___ TASK MATERIAL

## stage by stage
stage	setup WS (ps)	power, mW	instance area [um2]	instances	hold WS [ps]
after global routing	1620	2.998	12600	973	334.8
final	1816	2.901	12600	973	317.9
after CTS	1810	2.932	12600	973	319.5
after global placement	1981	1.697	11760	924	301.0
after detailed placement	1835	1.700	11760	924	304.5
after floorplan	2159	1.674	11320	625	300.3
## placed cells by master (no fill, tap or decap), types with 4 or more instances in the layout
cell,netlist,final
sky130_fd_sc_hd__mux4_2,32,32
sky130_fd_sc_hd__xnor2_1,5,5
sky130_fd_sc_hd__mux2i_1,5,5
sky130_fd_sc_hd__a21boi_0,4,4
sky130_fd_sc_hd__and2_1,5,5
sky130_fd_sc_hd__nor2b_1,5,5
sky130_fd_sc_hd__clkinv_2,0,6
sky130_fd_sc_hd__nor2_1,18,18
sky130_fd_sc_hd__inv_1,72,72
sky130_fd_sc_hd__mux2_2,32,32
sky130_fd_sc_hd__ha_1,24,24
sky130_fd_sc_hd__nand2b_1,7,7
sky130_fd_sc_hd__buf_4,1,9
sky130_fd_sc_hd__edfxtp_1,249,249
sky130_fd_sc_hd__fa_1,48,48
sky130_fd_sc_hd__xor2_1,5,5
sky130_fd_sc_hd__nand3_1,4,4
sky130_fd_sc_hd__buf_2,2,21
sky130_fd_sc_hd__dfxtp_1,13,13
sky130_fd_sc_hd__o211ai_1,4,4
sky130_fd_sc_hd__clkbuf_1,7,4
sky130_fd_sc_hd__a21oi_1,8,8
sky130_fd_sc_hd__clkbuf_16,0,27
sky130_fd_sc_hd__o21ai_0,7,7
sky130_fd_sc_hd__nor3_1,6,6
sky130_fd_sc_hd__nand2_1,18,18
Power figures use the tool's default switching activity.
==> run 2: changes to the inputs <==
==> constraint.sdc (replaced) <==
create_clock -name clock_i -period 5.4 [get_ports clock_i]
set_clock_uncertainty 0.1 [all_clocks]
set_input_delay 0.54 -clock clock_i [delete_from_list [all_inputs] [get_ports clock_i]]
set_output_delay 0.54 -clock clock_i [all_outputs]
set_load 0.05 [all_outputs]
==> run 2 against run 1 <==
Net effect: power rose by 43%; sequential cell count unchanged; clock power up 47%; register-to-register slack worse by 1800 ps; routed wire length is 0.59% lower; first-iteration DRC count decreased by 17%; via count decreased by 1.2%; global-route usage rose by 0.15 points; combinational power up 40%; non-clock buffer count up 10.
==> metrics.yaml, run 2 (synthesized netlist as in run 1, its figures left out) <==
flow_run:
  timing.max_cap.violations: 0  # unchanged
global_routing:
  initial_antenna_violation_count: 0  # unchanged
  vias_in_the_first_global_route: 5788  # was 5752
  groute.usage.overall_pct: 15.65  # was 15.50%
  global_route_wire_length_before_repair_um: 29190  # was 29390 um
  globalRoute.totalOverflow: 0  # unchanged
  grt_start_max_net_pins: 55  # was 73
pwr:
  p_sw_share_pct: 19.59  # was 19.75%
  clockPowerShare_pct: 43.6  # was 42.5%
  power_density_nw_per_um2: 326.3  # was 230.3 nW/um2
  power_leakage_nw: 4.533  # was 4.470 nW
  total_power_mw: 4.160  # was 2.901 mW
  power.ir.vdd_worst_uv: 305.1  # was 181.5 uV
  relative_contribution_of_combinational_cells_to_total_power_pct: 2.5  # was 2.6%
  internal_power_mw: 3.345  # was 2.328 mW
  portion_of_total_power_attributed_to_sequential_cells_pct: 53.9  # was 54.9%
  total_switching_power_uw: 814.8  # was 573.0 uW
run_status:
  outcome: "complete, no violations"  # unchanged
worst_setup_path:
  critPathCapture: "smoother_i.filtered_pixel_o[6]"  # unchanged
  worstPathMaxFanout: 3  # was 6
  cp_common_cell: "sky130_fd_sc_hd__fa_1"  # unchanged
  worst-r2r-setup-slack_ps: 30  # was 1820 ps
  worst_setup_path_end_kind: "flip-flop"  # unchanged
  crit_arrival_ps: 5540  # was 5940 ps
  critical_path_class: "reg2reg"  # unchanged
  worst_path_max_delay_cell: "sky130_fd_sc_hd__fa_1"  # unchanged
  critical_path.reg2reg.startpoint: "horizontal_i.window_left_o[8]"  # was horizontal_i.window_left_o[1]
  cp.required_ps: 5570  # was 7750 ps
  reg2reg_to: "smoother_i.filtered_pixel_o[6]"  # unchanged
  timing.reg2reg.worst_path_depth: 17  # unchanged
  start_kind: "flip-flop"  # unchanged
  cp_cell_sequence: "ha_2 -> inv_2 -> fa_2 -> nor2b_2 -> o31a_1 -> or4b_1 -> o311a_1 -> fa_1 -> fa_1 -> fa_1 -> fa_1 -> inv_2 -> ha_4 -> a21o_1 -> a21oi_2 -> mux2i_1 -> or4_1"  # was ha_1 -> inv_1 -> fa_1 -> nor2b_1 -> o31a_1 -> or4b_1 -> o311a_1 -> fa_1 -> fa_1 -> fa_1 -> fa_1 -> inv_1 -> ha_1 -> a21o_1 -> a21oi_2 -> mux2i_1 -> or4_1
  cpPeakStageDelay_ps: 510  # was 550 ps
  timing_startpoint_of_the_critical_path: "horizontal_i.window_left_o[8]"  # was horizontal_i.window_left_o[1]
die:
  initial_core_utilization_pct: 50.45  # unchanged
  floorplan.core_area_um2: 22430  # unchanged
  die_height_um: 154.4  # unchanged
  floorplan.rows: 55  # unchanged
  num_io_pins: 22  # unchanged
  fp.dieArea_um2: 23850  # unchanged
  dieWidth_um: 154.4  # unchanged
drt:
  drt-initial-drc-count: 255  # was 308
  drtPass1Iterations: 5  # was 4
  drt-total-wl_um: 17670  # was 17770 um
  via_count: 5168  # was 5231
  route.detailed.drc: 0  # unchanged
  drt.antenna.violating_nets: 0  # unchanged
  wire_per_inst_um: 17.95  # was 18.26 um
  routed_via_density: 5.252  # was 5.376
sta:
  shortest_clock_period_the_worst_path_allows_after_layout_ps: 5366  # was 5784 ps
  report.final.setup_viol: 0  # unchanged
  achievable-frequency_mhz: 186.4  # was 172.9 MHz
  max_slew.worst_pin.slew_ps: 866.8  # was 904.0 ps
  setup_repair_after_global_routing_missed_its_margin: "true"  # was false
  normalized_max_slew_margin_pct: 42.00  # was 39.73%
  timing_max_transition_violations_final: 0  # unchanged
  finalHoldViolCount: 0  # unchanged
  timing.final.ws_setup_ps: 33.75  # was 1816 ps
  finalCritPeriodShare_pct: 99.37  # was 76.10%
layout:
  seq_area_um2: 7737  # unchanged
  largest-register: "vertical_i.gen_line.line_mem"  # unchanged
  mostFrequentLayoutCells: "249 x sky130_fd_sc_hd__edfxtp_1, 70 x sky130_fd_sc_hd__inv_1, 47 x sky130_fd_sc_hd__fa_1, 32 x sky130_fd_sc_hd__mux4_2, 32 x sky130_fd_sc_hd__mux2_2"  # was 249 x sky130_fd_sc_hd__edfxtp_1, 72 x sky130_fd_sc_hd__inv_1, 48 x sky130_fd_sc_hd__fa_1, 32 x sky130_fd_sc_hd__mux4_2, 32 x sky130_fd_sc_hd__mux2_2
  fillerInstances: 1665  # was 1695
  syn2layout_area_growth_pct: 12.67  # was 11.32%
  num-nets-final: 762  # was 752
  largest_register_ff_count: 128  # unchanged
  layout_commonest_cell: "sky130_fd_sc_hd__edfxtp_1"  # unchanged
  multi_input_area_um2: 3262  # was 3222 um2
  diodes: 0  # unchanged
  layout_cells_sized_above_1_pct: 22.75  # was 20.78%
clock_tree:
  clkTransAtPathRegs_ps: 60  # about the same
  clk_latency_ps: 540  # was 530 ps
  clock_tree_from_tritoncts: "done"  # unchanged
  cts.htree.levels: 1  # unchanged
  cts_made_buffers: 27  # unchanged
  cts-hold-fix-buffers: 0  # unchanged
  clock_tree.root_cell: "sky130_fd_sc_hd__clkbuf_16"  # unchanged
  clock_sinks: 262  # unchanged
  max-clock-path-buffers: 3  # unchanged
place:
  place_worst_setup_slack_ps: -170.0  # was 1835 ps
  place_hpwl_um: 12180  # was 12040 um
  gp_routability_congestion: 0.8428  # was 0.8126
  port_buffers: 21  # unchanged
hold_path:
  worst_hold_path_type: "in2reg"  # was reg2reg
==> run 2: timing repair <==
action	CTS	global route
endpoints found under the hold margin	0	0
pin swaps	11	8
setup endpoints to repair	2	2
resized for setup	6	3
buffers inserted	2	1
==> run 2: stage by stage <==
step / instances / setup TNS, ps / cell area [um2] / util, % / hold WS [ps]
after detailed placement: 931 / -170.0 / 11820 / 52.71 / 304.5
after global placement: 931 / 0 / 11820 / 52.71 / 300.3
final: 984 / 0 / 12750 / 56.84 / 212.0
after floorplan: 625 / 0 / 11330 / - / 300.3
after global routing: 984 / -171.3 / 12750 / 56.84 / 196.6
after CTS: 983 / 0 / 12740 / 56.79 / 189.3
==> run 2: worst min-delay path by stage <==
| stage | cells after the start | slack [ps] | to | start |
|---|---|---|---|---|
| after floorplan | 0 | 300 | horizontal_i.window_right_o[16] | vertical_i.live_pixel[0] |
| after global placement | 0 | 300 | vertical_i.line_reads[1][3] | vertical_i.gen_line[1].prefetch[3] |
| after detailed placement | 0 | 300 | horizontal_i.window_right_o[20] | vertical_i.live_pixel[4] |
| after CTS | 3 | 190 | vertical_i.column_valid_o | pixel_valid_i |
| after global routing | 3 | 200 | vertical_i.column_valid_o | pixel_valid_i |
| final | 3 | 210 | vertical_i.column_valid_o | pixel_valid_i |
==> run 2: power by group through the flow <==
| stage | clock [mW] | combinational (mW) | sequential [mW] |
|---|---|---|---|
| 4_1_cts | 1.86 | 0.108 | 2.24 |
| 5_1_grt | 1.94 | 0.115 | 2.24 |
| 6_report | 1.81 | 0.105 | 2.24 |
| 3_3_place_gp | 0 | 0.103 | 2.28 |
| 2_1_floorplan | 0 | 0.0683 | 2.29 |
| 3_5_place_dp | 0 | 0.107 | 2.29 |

______

## WORK INSTRUCTION
Quote only the stretch of lines that starts the data above and ends with the line containing "set_input_delay 0.54 -clock", both included.

## FINISHED TASK
## stage by stage
stage	setup WS (ps)	power, mW	instance area [um2]	instances	hold WS [ps]
after global routing	1620	2.998	12600	973	334.8
final	1816	2.901	12600	973	317.9
after CTS	1810	2.932	12600	973	319.5
after global placement	1981	1.697	11760	924	301.0
after detailed placement	1835	1.700	11760	924	304.5
after floorplan	2159	1.674	11320	625	300.3
## placed cells by master (no fill, tap or decap), types with 4 or more instances in the layout
cell,netlist,final
sky130_fd_sc_hd__mux4_2,32,32
sky130_fd_sc_hd__xnor2_1,5,5
sky130_fd_sc_hd__mux2i_1,5,5
sky130_fd_sc_hd__a21boi_0,4,4
sky130_fd_sc_hd__and2_1,5,5
sky130_fd_sc_hd__nor2b_1,5,5
sky130_fd_sc_hd__clkinv_2,0,6
sky130_fd_sc_hd__nor2_1,18,18
sky130_fd_sc_hd__inv_1,72,72
sky130_fd_sc_hd__mux2_2,32,32
sky130_fd_sc_hd__ha_1,24,24
sky130_fd_sc_hd__nand2b_1,7,7
sky130_fd_sc_hd__buf_4,1,9
sky130_fd_sc_hd__edfxtp_1,249,249
sky130_fd_sc_hd__fa_1,48,48
sky130_fd_sc_hd__xor2_1,5,5
sky130_fd_sc_hd__nand3_1,4,4
sky130_fd_sc_hd__buf_2,2,21
sky130_fd_sc_hd__dfxtp_1,13,13
sky130_fd_sc_hd__o211ai_1,4,4
sky130_fd_sc_hd__clkbuf_1,7,4
sky130_fd_sc_hd__a21oi_1,8,8
sky130_fd_sc_hd__clkbuf_16,0,27
sky130_fd_sc_hd__o21ai_0,7,7
sky130_fd_sc_hd__nor3_1,6,6
sky130_fd_sc_hd__nand2_1,18,18
Power figures use the tool's default switching activity.
==> run 2: changes to the inputs <==
==> constraint.sdc (replaced) <==
create_clock -name clock_i -period 5.4 [get_ports clock_i]
set_clock_uncertainty 0.1 [all_clocks]
set_input_delay 0.54 -clock clock_i [delete_from_list [all_inputs] [get_ports clock_i]]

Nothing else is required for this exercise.